Start of Data for this exercise

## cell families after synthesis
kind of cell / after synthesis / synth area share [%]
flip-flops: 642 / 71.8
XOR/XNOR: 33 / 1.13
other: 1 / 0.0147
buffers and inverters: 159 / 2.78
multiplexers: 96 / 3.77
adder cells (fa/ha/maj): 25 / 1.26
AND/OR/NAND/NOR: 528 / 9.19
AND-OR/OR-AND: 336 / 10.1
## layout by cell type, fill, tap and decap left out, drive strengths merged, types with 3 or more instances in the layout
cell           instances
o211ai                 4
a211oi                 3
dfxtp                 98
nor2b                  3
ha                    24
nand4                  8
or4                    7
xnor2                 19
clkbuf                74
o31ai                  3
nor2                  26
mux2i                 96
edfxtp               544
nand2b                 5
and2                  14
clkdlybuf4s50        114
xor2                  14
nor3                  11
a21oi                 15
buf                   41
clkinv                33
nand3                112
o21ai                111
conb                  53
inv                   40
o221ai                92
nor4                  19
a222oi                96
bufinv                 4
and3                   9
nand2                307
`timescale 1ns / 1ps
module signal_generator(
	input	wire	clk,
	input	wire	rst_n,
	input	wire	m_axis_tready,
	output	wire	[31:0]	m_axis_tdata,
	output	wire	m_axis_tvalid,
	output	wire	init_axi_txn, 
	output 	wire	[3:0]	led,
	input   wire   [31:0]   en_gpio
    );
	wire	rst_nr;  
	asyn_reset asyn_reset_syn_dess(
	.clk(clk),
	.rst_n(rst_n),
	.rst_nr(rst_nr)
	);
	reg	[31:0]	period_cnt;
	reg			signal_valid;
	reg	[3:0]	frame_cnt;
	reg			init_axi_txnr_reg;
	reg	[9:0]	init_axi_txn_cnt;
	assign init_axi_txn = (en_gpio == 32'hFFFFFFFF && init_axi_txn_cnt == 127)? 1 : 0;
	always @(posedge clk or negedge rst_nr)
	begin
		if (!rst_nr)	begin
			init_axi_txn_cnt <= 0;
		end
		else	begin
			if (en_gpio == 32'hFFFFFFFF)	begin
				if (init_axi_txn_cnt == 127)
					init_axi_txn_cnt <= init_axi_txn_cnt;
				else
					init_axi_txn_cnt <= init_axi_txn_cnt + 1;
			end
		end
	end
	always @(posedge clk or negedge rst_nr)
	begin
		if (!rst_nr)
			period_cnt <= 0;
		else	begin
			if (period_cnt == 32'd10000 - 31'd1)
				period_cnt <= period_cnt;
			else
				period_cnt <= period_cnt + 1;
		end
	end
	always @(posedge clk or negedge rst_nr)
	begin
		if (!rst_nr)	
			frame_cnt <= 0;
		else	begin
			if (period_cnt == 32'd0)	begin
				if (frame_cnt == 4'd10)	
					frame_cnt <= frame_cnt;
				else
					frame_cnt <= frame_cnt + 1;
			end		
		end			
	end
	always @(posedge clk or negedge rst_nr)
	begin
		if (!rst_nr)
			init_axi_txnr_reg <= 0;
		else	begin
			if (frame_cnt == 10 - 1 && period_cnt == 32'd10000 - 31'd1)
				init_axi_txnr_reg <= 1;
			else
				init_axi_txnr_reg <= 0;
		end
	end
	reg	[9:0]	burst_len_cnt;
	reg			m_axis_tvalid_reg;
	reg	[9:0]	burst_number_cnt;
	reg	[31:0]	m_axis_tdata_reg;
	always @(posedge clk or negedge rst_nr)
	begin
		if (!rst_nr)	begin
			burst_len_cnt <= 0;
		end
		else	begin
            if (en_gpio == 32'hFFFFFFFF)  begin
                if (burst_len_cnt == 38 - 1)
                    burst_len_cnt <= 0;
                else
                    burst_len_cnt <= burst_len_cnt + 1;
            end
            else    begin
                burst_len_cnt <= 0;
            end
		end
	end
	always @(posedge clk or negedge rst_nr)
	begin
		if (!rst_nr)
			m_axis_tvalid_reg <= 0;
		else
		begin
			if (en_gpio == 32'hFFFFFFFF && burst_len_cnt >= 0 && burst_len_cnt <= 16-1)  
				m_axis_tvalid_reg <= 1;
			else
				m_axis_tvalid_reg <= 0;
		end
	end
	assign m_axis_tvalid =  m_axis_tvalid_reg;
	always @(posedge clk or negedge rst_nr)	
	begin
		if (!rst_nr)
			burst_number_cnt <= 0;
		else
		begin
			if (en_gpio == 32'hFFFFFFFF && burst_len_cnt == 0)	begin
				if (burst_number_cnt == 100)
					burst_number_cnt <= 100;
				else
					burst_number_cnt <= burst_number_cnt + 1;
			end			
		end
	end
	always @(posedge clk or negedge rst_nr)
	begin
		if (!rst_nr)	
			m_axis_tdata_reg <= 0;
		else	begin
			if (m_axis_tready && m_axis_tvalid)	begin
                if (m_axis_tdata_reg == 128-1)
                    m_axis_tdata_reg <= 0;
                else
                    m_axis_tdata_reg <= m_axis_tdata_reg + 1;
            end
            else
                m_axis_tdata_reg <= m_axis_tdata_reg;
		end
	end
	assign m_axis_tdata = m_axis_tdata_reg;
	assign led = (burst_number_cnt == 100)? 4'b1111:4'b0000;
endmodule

End of Data for this exercise
Start of Data for this exercise

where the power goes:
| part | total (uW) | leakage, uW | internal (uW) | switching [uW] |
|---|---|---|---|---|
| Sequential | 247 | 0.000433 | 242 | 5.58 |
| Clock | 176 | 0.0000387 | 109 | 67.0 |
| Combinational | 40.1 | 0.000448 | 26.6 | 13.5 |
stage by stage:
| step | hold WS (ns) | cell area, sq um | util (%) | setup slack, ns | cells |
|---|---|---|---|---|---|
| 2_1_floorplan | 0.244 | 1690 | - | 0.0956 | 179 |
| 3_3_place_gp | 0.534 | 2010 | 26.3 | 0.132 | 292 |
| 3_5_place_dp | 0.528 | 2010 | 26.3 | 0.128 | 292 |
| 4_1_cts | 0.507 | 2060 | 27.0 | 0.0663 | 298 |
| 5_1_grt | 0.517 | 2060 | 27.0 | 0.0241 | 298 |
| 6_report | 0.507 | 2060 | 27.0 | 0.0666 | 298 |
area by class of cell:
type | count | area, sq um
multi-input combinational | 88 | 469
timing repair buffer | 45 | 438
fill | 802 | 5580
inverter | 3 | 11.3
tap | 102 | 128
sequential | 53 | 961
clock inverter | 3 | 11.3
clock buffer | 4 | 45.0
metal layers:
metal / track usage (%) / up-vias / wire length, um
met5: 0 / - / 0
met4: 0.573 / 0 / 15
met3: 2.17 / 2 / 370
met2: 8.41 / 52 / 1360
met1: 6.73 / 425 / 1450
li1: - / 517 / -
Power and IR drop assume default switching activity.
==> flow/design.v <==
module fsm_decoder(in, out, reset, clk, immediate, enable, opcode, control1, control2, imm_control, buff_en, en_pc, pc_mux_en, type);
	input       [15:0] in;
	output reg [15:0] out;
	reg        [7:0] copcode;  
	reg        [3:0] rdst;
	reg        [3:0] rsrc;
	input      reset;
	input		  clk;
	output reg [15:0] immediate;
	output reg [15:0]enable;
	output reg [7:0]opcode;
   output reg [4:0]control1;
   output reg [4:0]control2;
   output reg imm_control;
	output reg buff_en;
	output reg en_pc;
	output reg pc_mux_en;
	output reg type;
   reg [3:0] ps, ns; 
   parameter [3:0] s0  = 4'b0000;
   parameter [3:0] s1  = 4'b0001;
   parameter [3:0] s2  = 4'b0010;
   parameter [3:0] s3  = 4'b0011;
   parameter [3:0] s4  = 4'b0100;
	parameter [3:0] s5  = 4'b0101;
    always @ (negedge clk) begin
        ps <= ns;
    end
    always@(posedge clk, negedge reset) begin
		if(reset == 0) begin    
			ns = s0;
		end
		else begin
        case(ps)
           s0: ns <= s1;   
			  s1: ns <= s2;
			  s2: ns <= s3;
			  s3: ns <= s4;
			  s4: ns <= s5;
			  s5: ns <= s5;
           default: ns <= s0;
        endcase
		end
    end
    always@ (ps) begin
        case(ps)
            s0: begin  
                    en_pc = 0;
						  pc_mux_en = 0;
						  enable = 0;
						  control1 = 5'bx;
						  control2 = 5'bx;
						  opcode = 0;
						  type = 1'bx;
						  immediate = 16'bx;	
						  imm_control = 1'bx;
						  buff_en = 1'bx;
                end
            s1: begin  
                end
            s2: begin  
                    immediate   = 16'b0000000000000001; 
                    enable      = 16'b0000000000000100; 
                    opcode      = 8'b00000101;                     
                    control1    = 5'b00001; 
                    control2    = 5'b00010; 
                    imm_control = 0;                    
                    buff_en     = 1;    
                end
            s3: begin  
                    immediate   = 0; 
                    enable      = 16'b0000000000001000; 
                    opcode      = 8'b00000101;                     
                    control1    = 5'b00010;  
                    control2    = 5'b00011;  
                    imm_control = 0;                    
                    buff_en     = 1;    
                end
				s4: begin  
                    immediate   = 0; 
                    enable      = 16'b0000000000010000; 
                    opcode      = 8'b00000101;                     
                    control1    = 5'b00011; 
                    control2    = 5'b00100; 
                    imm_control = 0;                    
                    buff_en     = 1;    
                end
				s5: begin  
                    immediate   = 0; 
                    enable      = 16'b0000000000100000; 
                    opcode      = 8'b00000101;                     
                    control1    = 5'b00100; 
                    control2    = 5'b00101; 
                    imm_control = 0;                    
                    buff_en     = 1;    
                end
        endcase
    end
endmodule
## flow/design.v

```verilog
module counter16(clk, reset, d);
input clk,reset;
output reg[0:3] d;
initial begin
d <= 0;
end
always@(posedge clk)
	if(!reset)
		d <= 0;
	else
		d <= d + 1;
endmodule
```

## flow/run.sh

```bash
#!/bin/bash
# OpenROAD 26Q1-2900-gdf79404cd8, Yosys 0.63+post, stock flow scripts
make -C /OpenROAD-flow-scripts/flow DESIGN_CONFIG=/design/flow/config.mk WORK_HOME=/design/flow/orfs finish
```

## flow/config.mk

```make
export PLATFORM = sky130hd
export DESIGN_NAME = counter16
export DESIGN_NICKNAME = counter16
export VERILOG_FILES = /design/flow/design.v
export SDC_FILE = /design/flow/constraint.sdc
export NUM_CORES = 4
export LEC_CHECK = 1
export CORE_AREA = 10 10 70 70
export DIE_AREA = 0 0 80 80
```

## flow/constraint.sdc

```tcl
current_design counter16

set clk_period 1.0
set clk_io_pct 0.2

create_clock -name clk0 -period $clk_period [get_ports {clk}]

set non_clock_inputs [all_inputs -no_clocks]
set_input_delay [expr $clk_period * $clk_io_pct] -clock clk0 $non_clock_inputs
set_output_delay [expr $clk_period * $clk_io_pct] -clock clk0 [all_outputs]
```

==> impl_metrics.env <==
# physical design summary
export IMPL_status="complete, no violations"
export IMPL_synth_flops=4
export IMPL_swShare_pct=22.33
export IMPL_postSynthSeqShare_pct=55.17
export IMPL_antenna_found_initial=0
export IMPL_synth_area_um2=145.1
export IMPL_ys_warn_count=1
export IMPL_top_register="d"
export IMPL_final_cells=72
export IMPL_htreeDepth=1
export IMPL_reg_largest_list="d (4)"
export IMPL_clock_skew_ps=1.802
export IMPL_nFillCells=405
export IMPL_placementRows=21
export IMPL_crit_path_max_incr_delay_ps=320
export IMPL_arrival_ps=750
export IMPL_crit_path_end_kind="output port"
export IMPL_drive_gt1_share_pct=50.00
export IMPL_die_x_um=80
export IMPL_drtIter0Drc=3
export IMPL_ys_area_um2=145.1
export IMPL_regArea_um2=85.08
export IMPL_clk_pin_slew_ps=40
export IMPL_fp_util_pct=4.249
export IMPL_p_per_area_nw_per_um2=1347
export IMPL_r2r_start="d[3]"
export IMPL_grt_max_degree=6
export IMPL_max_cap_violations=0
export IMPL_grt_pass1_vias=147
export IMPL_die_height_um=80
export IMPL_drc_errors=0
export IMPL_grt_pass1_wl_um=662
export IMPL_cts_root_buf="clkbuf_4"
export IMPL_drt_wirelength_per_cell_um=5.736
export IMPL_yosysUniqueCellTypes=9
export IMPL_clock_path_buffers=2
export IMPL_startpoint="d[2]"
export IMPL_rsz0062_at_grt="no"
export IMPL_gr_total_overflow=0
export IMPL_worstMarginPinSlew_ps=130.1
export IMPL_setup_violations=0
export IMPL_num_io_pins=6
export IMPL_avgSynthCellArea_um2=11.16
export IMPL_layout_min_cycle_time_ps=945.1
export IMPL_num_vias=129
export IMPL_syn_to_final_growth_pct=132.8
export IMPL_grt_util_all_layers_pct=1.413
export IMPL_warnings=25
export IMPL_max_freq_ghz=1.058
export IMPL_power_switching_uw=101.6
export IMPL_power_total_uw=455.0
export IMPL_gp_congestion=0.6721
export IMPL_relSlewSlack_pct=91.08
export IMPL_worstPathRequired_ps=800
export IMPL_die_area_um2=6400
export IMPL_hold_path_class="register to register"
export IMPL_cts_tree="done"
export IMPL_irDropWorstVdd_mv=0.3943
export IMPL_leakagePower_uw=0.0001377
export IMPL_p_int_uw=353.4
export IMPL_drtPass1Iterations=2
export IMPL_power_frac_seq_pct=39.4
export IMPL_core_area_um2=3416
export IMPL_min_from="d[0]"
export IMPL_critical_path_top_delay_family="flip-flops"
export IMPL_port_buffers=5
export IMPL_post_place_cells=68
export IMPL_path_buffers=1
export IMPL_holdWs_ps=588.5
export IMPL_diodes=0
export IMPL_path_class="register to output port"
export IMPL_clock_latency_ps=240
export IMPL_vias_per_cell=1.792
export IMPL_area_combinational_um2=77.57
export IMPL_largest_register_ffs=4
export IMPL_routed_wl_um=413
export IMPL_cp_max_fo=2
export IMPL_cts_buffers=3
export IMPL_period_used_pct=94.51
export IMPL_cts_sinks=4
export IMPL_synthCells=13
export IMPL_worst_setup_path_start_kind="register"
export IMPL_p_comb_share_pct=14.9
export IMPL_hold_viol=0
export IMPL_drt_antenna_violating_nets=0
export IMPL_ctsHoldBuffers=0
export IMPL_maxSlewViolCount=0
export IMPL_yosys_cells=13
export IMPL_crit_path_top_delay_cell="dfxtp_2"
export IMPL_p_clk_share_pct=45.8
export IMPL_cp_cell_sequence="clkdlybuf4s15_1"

End of Data for this exercise

Where the string "synthesis" appears in a line of the entries above, return that line.

§ **Response**:
## cell families after synthesis
kind of cell / after synthesis / synth area share [%]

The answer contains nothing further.